* REQUIRED WORK
The answer must consist solely of the line containing "# synth_recipe.tcl (not" and every line after it in the records below, through the last, each reproduced exactly.

- Opening Delimiter -

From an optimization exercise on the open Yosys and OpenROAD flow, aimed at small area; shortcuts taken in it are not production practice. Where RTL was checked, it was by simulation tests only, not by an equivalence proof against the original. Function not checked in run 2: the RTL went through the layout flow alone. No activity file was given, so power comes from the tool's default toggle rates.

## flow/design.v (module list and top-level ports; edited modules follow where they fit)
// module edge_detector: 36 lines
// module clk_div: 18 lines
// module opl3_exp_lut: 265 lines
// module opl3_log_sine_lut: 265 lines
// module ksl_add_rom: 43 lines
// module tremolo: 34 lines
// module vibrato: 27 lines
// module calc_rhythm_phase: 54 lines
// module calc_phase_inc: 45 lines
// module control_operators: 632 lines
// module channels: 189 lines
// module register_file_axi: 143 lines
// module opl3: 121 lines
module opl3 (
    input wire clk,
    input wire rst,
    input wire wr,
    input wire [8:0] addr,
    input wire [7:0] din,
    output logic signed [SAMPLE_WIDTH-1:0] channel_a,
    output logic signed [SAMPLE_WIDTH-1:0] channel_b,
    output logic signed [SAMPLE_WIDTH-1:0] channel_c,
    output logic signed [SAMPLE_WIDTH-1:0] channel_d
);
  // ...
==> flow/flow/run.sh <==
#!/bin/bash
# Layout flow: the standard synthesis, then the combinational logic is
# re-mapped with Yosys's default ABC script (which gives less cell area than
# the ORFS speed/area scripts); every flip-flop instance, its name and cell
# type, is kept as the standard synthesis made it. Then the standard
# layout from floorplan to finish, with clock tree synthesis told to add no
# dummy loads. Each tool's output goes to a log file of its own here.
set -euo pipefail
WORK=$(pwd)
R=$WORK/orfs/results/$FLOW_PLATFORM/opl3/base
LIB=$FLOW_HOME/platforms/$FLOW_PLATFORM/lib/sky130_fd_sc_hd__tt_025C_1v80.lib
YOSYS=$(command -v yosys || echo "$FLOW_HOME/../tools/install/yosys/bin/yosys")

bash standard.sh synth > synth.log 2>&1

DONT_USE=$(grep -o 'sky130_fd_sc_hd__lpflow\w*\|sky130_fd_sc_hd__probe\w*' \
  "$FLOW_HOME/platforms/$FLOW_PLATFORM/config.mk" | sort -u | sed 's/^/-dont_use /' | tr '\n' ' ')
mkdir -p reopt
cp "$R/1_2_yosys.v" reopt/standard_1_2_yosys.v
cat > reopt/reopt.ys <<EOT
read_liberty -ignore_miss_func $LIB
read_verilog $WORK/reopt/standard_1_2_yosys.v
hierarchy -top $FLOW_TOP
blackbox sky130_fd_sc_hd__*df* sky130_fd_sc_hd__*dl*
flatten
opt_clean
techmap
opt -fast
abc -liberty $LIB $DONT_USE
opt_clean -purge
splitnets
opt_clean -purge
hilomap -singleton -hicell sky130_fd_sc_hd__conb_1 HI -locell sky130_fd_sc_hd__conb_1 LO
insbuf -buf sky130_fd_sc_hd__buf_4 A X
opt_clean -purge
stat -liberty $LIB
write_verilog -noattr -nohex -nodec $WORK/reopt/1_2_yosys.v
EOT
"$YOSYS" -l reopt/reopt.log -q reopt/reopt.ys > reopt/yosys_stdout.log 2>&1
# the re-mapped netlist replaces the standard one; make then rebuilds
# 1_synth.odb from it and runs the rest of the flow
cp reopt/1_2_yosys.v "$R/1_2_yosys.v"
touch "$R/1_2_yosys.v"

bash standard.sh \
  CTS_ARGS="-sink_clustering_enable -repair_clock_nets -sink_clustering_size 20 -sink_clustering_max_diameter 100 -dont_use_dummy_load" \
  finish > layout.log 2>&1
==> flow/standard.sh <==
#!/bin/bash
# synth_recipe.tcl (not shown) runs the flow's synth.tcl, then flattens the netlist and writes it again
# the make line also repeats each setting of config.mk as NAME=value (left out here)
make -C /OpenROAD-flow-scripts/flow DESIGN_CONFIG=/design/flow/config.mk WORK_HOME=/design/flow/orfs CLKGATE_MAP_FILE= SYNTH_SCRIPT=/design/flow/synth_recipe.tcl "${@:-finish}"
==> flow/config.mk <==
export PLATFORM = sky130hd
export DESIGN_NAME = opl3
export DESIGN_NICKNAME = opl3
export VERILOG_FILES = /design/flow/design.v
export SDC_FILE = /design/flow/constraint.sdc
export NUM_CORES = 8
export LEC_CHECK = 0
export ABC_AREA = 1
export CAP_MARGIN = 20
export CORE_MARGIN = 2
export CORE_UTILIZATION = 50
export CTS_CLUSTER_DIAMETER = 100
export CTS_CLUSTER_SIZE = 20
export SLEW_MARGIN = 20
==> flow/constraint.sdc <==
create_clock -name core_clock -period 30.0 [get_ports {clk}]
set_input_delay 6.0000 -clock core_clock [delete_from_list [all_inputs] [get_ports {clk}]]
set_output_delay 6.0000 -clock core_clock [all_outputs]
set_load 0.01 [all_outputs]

- Closing Delimiter -

* WRITTEN RESPONSE
# synth_recipe.tcl (not shown) runs the flow's synth.tcl, then flattens the netlist and writes it again
# the make line also repeats each setting of config.mk as NAME=value (left out here)
make -C /OpenROAD-flow-scripts/flow DESIGN_CONFIG=/design/flow/config.mk WORK_HOME=/design/flow/orfs CLKGATE_MAP_FILE= SYNTH_SCRIPT=/design/flow/synth_recipe.tcl "${@:-finish}"
==> flow/config.mk <==
export PLATFORM = sky130hd
export DESIGN_NAME = opl3
export DESIGN_NICKNAME = opl3
export VERILOG_FILES = /design/flow/design.v
export SDC_FILE = /design/flow/constraint.sdc
export NUM_CORES = 8
export LEC_CHECK = 0
export ABC_AREA = 1
export CAP_MARGIN = 20
export CORE_MARGIN = 2
export CORE_UTILIZATION = 50
export CTS_CLUSTER_DIAMETER = 100
export CTS_CLUSTER_SIZE = 20
export SLEW_MARGIN = 20
==> flow/constraint.sdc <==
create_clock -name core_clock -period 30.0 [get_ports {clk}]
set_input_delay 6.0000 -clock core_clock [delete_from_list [all_inputs] [get_ports {clk}]]
set_output_delay 6.0000 -clock core_clock [all_outputs]
set_load 0.01 [all_outputs]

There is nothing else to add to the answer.